=== Stored dataset items ===

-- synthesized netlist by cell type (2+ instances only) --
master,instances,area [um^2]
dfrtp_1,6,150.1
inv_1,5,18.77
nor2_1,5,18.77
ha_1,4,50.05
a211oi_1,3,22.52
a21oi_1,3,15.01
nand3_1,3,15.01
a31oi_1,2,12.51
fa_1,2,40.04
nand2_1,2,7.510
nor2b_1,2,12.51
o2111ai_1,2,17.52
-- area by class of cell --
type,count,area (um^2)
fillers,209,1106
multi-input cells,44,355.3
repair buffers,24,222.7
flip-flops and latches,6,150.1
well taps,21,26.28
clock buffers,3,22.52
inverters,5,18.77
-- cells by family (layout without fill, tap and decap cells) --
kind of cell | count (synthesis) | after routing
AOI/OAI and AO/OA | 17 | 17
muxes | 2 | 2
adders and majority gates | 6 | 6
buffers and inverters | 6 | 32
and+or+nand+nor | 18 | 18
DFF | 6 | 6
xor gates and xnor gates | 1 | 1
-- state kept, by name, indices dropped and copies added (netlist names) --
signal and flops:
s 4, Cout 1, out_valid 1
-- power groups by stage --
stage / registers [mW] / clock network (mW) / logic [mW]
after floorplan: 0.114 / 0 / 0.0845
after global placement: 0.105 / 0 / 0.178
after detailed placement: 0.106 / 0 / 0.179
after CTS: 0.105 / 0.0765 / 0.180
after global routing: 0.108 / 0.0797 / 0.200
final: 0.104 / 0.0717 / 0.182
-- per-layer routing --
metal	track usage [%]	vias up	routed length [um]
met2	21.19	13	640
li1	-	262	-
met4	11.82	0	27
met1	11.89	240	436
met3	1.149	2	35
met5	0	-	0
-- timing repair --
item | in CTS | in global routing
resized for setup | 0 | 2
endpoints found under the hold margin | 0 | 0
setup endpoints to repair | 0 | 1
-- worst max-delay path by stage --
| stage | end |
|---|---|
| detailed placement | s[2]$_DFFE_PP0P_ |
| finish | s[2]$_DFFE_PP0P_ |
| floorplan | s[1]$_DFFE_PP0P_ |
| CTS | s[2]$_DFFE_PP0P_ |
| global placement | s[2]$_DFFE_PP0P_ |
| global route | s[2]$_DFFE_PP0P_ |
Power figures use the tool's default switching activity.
File: src/rtl/ho_pkg.sv
// Shared types for the handover decision stage: BS identifiers, FSM states, default widths.
package ho_pkg;

    typedef logic [1:0] bs_id_t;

    localparam bs_id_t BS_NONE = 2'd0;
    localparam bs_id_t BS1     = 2'd1;
    localparam bs_id_t BS2     = 2'd2;
    localparam bs_id_t BS3     = 2'd3;

    typedef enum logic [1:0] {
        IDLE    = 2'd0,
        SNAP    = 2'd1,
        EVAL    = 2'd2,
        RESPOND = 2'd3
    } ho_state_t;

    localparam int SQ_W_DEF = 8;

endpackage

File: src/rtl/sq_iir_filter.sv
// Per-BS first-order IIR smoother: avg += (sample - avg) >>> ALPHA_SHIFT, clamped to the SQ_W range.
module sq_iir_filter #(
    parameter int              SQ_W        = 8,
    parameter int              ALPHA_SHIFT = 2,
    parameter logic [SQ_W-1:0] INIT_SQ     = '0
) (
    input  logic            clk,
    input  logic            reset_n,
    input  logic            sq_valid,
    input  logic [SQ_W-1:0] sq_value,
    output logic [SQ_W-1:0] avg
);

    logic signed [SQ_W:0]   diff;
    logic signed [SQ_W+1:0] step;
    logic signed [SQ_W+1:0] sum;
    logic        [SQ_W-1:0] avg_nxt;

    always_comb begin
        diff = $signed({1'b0, sq_value}) - $signed({1'b0, avg});
        step = {diff[SQ_W], diff};
        step = step >>> ALPHA_SHIFT;
        sum  = $signed({2'b00, avg}) + step;
        // floor-shift keeps the result inside range today, clamp guards other parameterisations
        if (sum[SQ_W+1])   avg_nxt = '0;
        else if (sum[SQ_W]) avg_nxt = '1;
        else                avg_nxt = sum[SQ_W-1:0];
    end

    always_ff @(posedge clk or negedge reset_n) begin
        if (!reset_n)      avg <= INIT_SQ;
        else if (sq_valid) avg <= avg_nxt;
    end

endmodule

File: src/rtl/dm_handover_selector.sv
// Handover decision stage: filters per-BS quality, answers the serving BS's request with a target ID.
// Optional time-to-trigger gating is enabled by defining HO_TTT_EN.
module dm_handover_selector
    import ho_pkg::*;
#(
    parameter int              SQ_W         = SQ_W_DEF,
    parameter int              ALPHA_SHIFT  = 2,
    parameter logic [SQ_W-1:0] INIT_SQ      = '0,
    parameter logic [SQ_W-1:0] HYST         = SQ_W'(10),
`ifdef HO_TTT_EN
    parameter int              TTT_COUNT    = 3,
`endif
    parameter bs_id_t          INIT_SERVING = BS1
) (
    input  logic            clk,
    input  logic            reset_n,
    input  logic            sq_valid,
    input  bs_id_t          sq_bs_id,
    input  logic [SQ_W-1:0] sq_value,
    input  logic            req,
    input  bs_id_t          req_bs_id,
    output logic            target_valid,
    output bs_id_t          target_id,
    output bs_id_t          serving_id,
    output logic [SQ_W-1:0] serving_sq,
    output logic            busy
);

    function automatic logic [SQ_W-1:0] sel3(input bs_id_t id, input logic [3:1][SQ_W-1:0] a);
        case (id)
            BS1:     return a[1];
            BS2:     return a[2];
            BS3:     return a[3];
            default: return '0;
        endcase
    endfunction

    ho_state_t             state, state_nxt;
    logic [3:1][SQ_W-1:0]  avg, snap;
    logic                  req_q;
    bs_id_t                eval_k, best_id, nxt_best_id;
    logic [SQ_W-1:0]       best_avg, nxt_best_avg, cand, serv_avg;
    logic [SQ_W:0]         thr;
    logic                  take, pass, win, decide;

    for (genvar g = 1; g <= 3; g++) begin : g_bs
        sq_iir_filter #(
            .SQ_W        (SQ_W),
            .ALPHA_SHIFT (ALPHA_SHIFT),
            .INIT_SQ     (INIT_SQ)
        ) u_iir (
            .clk      (clk),
            .reset_n  (reset_n),
            .sq_valid (sq_valid && (sq_bs_id == bs_id_t'(g))),
            .sq_value (sq_value),
            .avg      (avg[g])
        );
    end

    // Running best over the snapshot; strict '>' in ascending ID order gives lower ID on ties.
    always_comb begin
        cand         = sel3(eval_k, snap);
        take         = (eval_k != serving_id) && ((best_id == BS_NONE) || (cand > best_avg));
        nxt_best_id  = take ? eval_k : best_id;
        nxt_best_avg = take ? cand   : best_avg;
        serv_avg     = sel3(serving_id, snap);
        thr          = {1'b0, serv_avg} + {1'b0, HYST};
        pass         = (nxt_best_id != BS_NONE) && ({1'b0, nxt_best_avg} >= thr);
        decide       = (state == EVAL) && (eval_k == BS3) && req && (req_bs_id == serving_id);
    end

`ifdef HO_TTT_EN
    localparam int CW = $clog2(TTT_COUNT + 1);
    logic [3:1][CW-1:0] ttt_cnt;
    logic               ttt_hit;

    always_comb begin
        ttt_hit = 1'b0;
        for (int i = 1; i <= 3; i++)
            if (nxt_best_id == bs_id_t'(i) && ttt_cnt[i] == CW'(TTT_COUNT - 1)) ttt_hit = 1'b1;
        win = pass && ttt_hit;
    end

    always_ff @(posedge clk or negedge reset_n) begin
        if (!reset_n) begin
            ttt_cnt <= '0;
        end else if (decide) begin
            for (int i = 1; i <= 3; i++)
                ttt_cnt[i] <= (pass && nxt_best_id == bs_id_t'(i)) ? ttt_cnt[i] + 1'b1 : '0;
        end else if (state == RESPOND && !req && target_id != BS_NONE) begin
            ttt_cnt <= '0;
        end
    end
`else
    always_comb win = pass;
`endif

    always_ff @(posedge clk or negedge reset_n) begin
        if (!reset_n) state <= IDLE;
        else          state <= state_nxt;
    end

    always_comb begin
        state_nxt = state;
        case (state)
            IDLE:    if (req && !req_q) state_nxt = SNAP;
            SNAP:    state_nxt = EVAL;
            EVAL:    if (eval_k == BS3) state_nxt = RESPOND;
            RESPOND: if (!req) state_nxt = IDLE;
            default: state_nxt = IDLE;
        endcase
    end

    always_comb busy = (state != IDLE);

    always_ff @(posedge clk or negedge reset_n) begin
        if (!reset_n) begin
            req_q        <= 1'b0;
            snap         <= '0;
            eval_k       <= BS1;
            best_id      <= BS_NONE;
            best_avg     <= '0;
            target_valid <= 1'b0;
            target_id    <= BS_NONE;
            serving_id   <= INIT_SERVING;
            serving_sq   <= INIT_SQ;
        end else begin
            req_q      <= req;
            serving_sq <= sel3(serving_id, avg);
            case (state)
                SNAP: begin
                    snap     <= avg;
                    eval_k   <= BS1;
                    best_id  <= BS_NONE;
                    best_avg <= '0;
                end
                EVAL: begin
                    eval_k   <= eval_k + 2'd1;
                    best_id  <= nxt_best_id;
                    best_avg <= nxt_best_avg;
                    // a request withdrawn during evaluation never sees target_valid rise
                    if (eval_k == BS3 && req) begin
                        target_valid <= 1'b1;
                        target_id    <= (decide && win) ? nxt_best_id : BS_NONE;
                    end
                end
                RESPOND: begin
                    if (!req) begin
                        target_valid <= 1'b0;
                        target_id    <= BS_NONE;
                        if (target_id != BS_NONE) serving_id <= target_id;
                    end
                end
                default: ;
            endcase
        end
    end

    a_serving_nonzero: assert property (@(posedge clk) disable iff (!reset_n) serving_id != BS_NONE);

endmodule

File: config.mk
export PLATFORM = sky130hd
export DESIGN_NAME = dm_handover_selector
export DESIGN_NICKNAME = d
export VERILOG_FILES = /design/src/rtl/ho_pkg.sv /design/src/rtl/sq_iir_filter.sv /design/src/rtl/dm_handover_selector.sv
export SDC_FILE = /design/constraint.sdc
export NUM_CORES = 1
export LEC_CHECK = 0
export BUFFER_PORTS_ARGS = -buffer_cell sky130_fd_sc_hd__buf_2
export CORE_ASPECT_RATIO = 0.5
export CORE_MARGIN = 8
export CORE_UTILIZATION = 55
export DETAILED_ROUTE_END_ITERATION = 8
export GPL_TIMING_DRIVEN = 0
export PLACE_DENSITY = 0.75
export SLEW_MARGIN = 20
export SYNTH_ARGS = -nofsm -noshare
export SYNTH_HDL_FRONTEND = slang
export SYNTH_HIERARCHICAL = 1
export SYNTH_SLANG_ARGS = --single-unit
export TNS_END_PERCENT = 1
File: constraint.sdc
create_clock -name clk -period 4.29 [get_ports clk]
set_clock_uncertainty 0.05 [all_clocks]
set_input_delay 0.6435 -clock clk [delete_from_list [all_inputs] [get_ports clk]]
set_output_delay 0.6435 -clock clk [all_outputs]
set_load 0.01 [all_outputs]
==> impl_metrics.yaml <==
cells_and_area:
  synthToLayoutAreaGrowth_pct: 13.1
  fin_util_pct: 62.9
  nNetsFinal: 832
  insertedDiodeCount: 0
  finalNonFillerCells: 909
  layout-drive-gt1-share_pct: 19.8
yosys:
  netlist_instances: 690
  synth_cell_types: 68
  avgSynthCellArea_um2: 9.37
  synth_area_um2: 6460
  seq_area_frac_synth_pct: 29.5
  async_flop_share_pct: 100
  synth-seq-cells: 76
  syn_nets: 783
  synth_flop_cell: "dfrtp_1"
  ys_warn_count: 6
  synth_edf_count: 0
timing:
  relSlewSlack_pct: 55.6
  finalSetupTns_ns: 0
  period_minus_slack_ns: 4.22
  rsz0062_at_grt: "yes"
  setup_viol: 0
  fin_crit_sh_pct: 98.4
  finalHoldWorstSlack_ns: 0.241
  fmax_mhz: 237
  hold_violations: 0
  worstMarginPinSlew_ns: 0.666
  slew_viol_final: 0
cts:
  cts_buffer_depth: 2
  worstSkewPairLatency_ns: 0.34
  cts_made_buffers: 9
  tritoncts: "yes"
  cts.sinks: 76
  h-tree-depth: 3
  clkTransAtPathRegs_ns: 0.06
  root_buffer: "clkbuf_16"
routing:
  wl_mm: 15.9
  vias: 5325
  via_per_inst: 5.86
  dr.pass1.iters: 5
  wire_per_inst_um: 17.5
  drc_errors: 0
  ant_nets: 0
  drtIter0Drc: 360
grt:
  grt_max_degree: 42
  grt_pass1_wl_mm: 26.5
  grt_usage_pct: 20.8
  first_global_vias: 5380
  grt.overflow.total: 0
  grt_antenna_before_repair: 0
floorplanning:
  die-area_um2: 15700
  placeableCoreArea_um2: 11600
  io-pin-count: 30
  rows: 28
  start_util_pct: 55.6
  die_y_um: 92.7
  die_w_um: 169
setup_path:
  cp_max_fo: 8
  required_ns: 4.51
  worstSetupEndpointType: "flip-flop"
  regToRegStartpoint: "eval_k[0]"
  worstSetupPathType: "reg2reg"
  arrival_ns: 4.44
  startpoint: "eval_k[0]"
  rr_endpoint: "target_id[0]"
  worst-r2r-setup-slack_ns: 0.07
  r2r_cells: 19
  start_kind: "flip-flop"
place:
  port_buffers: 29
  hpwl_mm: 12.0
  dpl.cell_count: 885
  place_congestion: 0.898
min_path:
  hp-class: "in2async"
outcome:
  status: "finished, final reports clean"
run:
  drv_cap: 0
area by class of cell:
class,count,area [µm²]
Buffer,20,123
Clock buffer,11,243
Clock inverter,5,83.8
Fill cell,991,4320
Inverter,55,206
Multi-Input combinational cell,536,4290
Sequential cell,76,1910
Tap cell,165,206
Timing Repair Buffer,41,250
timing repair:
item | 4_1_cts | 5_1_grt
endpoints found under the hold margin | 0 | 0
gates resized for setup | 10 | 15
buffers inserted | 2 | 9
hold buffers | 0 | 0
pin swaps | 4 | 15
setup endpoints to repair | 2 | 5
cells in the mapped netlist, types with 14 or more instances:
master    instances  area, µm²
mux2_2           40        450
dfrtp_1          74       1850
o21ai_0          21        105
xnor2_1          31        272
clkbuf_1         14       52.6
nand2_1          55        206
a21oi_1          26        130
a22o_1           19        166
inv_1            55        206
ha_1             74        926
nor2_1           67        251
routing by layer:
metal	vias up	GRT usage [%]	part of all wire (%)
met4	0	5.85	2.2
met5	-	0	0
met3	33	4.29	5.3
li1	2606	-	-
met1	2553	26.8	46
met2	133	35.1	47
flip-flops by register name, indices dropped and copies added, names as in the netlist:
name / cells
eval_k: 2
best_id: 2
serving_id: 2
req_q: 1
target_valid: 1
serving_sq: 8
g_bs.u_iir/avg: 24
snap: 24
best_avg: 8
target_id: 2
state: 2
worst max-delay path by stage:
stage / slack (ns) / to / cells past startpoint
5_1_grt: -0.07 / target_id[1] / 20
3_3_place_gp: -0.45 / target_id[1] / 20
4_1_cts: 0.008 / target_id[0] / 20
2_1_floorplan: 0.16 / target_id[0] / 21
3_5_place_dp: -0.56 / target_id[0] / 21
6_report: 0.07 / target_id[0] / 19
logic make-up after synthesis:
| logic type | after synthesis | share of synthesized area [%] |
|---|---|---|
| DFF | 76 | 29.5 |
| muxes | 45 | 7.82 |
| and+or+nand+nor | 185 | 13.1 |
| adders and majority gates | 77 | 15.3 |
| xor gates and xnor gates | 44 | 5.96 |
| AOI/OAI and AO/OA | 185 | 23.5 |
| buffers and inverters | 78 | 4.94 |
critical path, cell delays in order (launching register included):
cell and delay [ns]:
dfstp_2 0.55, inv_2 0.06, ha_4 0.19, a222oi_1 0.43
nor2_1 0.16, ha_1 0.32, and4_1 0.22, o32a_1 0.35
o311a_1 0.13, buf_6 0.14, buf_8 0.13, nand2_2 0.06
o21ai_2 0.06, ha_1 0.29, a21o_1 0.10, a31oi_1 0.04
o21ai_1 0.19, a41oi_2 0.14, a311o_1 0.39, o21ai_1 0.14
cell usage in the layout, fill, tap and decap left out, drive strengths merged, types with 8 or more instances in the layout:
| cell type | instances |
|---|---|
| dfrtp | 74 |
| ha | 74 |
| nor2 | 67 |
| inv | 56 |
| nand2 | 55 |
| buf | 51 |
| mux2 | 41 |
| xnor2 | 31 |
| o21ai | 31 |
| a21oi | 27 |
| clkbuf | 21 |
| a22o | 20 |
| o221ai | 16 |
| a31oi | 15 |
| a21o | 13 |
| nand3 | 13 |
| xor2 | 13 |
| nand2b | 11 |
| nor2b | 9 |
| a222oi | 8 |
stage by stage:
| step | worst slack, ns | area, µm² |
|---|---|---|
| after CTS | 0.00807 | 7200 |
| after global placement | -0.452 | 6810 |
| after global routing | -0.0742 | 7310 |
| after detailed placement | -0.557 | 6840 |
| final | 0.0705 | 7310 |
| after floorplan | 0.164 | 6460 |
Power is left out: the tool's default activity adds up to more than one toggle a clock period on the data nets, which glitch-free logic cannot reach.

=== Assignment ===
Look above for the line with "ha_1,4,50.05" and the line with "-- power groups", and reproduce exactly those two lines plus every line between, nothing more.

=== Answer box ===
ha_1,4,50.05
a211oi_1,3,22.52
a21oi_1,3,15.01
nand3_1,3,15.01
a31oi_1,2,12.51
fa_1,2,40.04
nand2_1,2,7.510
nor2b_1,2,12.51
o2111ai_1,2,17.52
-- area by class of cell --
type,count,area (um^2)
fillers,209,1106
multi-input cells,44,355.3
repair buffers,24,222.7
flip-flops and latches,6,150.1
well taps,21,26.28
clock buffers,3,22.52
inverters,5,18.77
-- cells by family (layout without fill, tap and decap cells) --
kind of cell | count (synthesis) | after routing
AOI/OAI and AO/OA | 17 | 17
muxes | 2 | 2
adders and majority gates | 6 | 6
buffers and inverters | 6 | 32
and+or+nand+nor | 18 | 18
DFF | 6 | 6
xor gates and xnor gates | 1 | 1
-- state kept, by name, indices dropped and copies added (netlist names) --
signal and flops:
s 4, Cout 1, out_valid 1
-- power groups by stage --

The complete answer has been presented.